The American Bar Association’s M&A Market Trends Subcommittee of the Business Law Section has just published its biannual Private Target Mergers and Acquisitions Deal Point Study. This edition of the Study analyzes 136 publicly filed transactions that closed in 2012. This is a valuable resource for those that are negotiating transaction terms as it provides some empirical data to inform what constitutes “market” for a particular issue.
This Study’s results are interesting in that they do not show a unified trend toward more seller-favorable terms. While you would expect 2012 sellers to generally be in a stronger negotiating position compared to 2010 sellers due to improvements in general economic conditions, in fact it was a mixed bag with certain provisions shifting in a direction that benefited buyers and others moving the opposite direction.

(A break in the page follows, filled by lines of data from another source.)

## config.mk

```make
export PLATFORM = sky130hd
export DESIGN_NAME = blk_d7afa3
export DESIGN_NICKNAME = d
export VERILOG_FILES = /design/src/rtl/arf104b256e1r1w0cbbehcaa4acw_bcam_mbist_pkg.sv /design/src/rtl/arf104b256e1r1w0cbbehcaa4acw_bcam_mbist_align_pipe.sv /design/src/rtl/blk_d7afa3.sv
export SDC_FILE = /design/constraint.sdc
export NUM_CORES = 1
export LEC_CHECK = 0
export ABC_AREA = 1
export CORE_UTILIZATION = 45
export DETAILED_ROUTE_END_ITERATION = 16
export PLACE_DENSITY = 0.92
export SYNTH_ARGS = -nofsm -noshare
export SYNTH_HDL_FRONTEND = slang
export SYNTH_HIERARCHICAL = 1
export SYNTH_SLANG_ARGS = --single-unit
```

## constraint.sdc

```tcl
create_clock -name bist_clk -period 3.3 [get_ports bist_clk]
set_input_delay 0.66 -clock bist_clk [delete_from_list [all_inputs] [get_ports bist_clk]]
set_output_delay 0.66 -clock bist_clk [all_outputs]
set_load 0.02 [all_outputs]
```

A few highlights from the Study:
• Earnouts are being used less frequently (38% of 2010 deals had an earnout component compared to 25% of 2012 deals).
• Sellers are more frequently able to get carve-outs to the Material Adverse Effect definition (91% of deals in 2012 versus 87% in 2010 and 79% in 2008).
• Increasingly, Sellers will be imputed to have knowledge of facts that they should have known or could have known with reasonable investigation (80% of 2012 deals apply a constructive knowledge standard versus 73% in 2010 and 68% in 2008).
• Buyers are more often able to assert indemnification claims with respect to matters the seller disclosed prior to closing (of deals with a duty or right to update disclosure schedules, 61% found such disclosures did not limit buyer’s right to be indemnified against the disclosed events, up from 54% in 2010).
• Baskets and deductibles are getting smaller (the median basket in 2012 was 0.50% of deal value versus 0.65% of deal value in 2010).
• Escrows are also shrinking (among deals with escrows/holdbacks, the median escrow was 7.14% of deal value in 2012, but 9.19% in 2010 and 9.93% in 2008).
• Also of interest to M&A attorneys, increasingly transactions are closing without the requirement that target’s counsel deliver a legal opinion (19% of deals had a legal opinion requirement in 2012 versus 27% of deals in 2010 and 58% of deals in 2008).
Please note that since these were all publicly filed transactions, the dataset necessarily skewed a little toward larger transactions, with the median transaction value being $150mm. In other words, practitioners will need to exercise judgment in applying the Study results to much larger or much smaller transactions.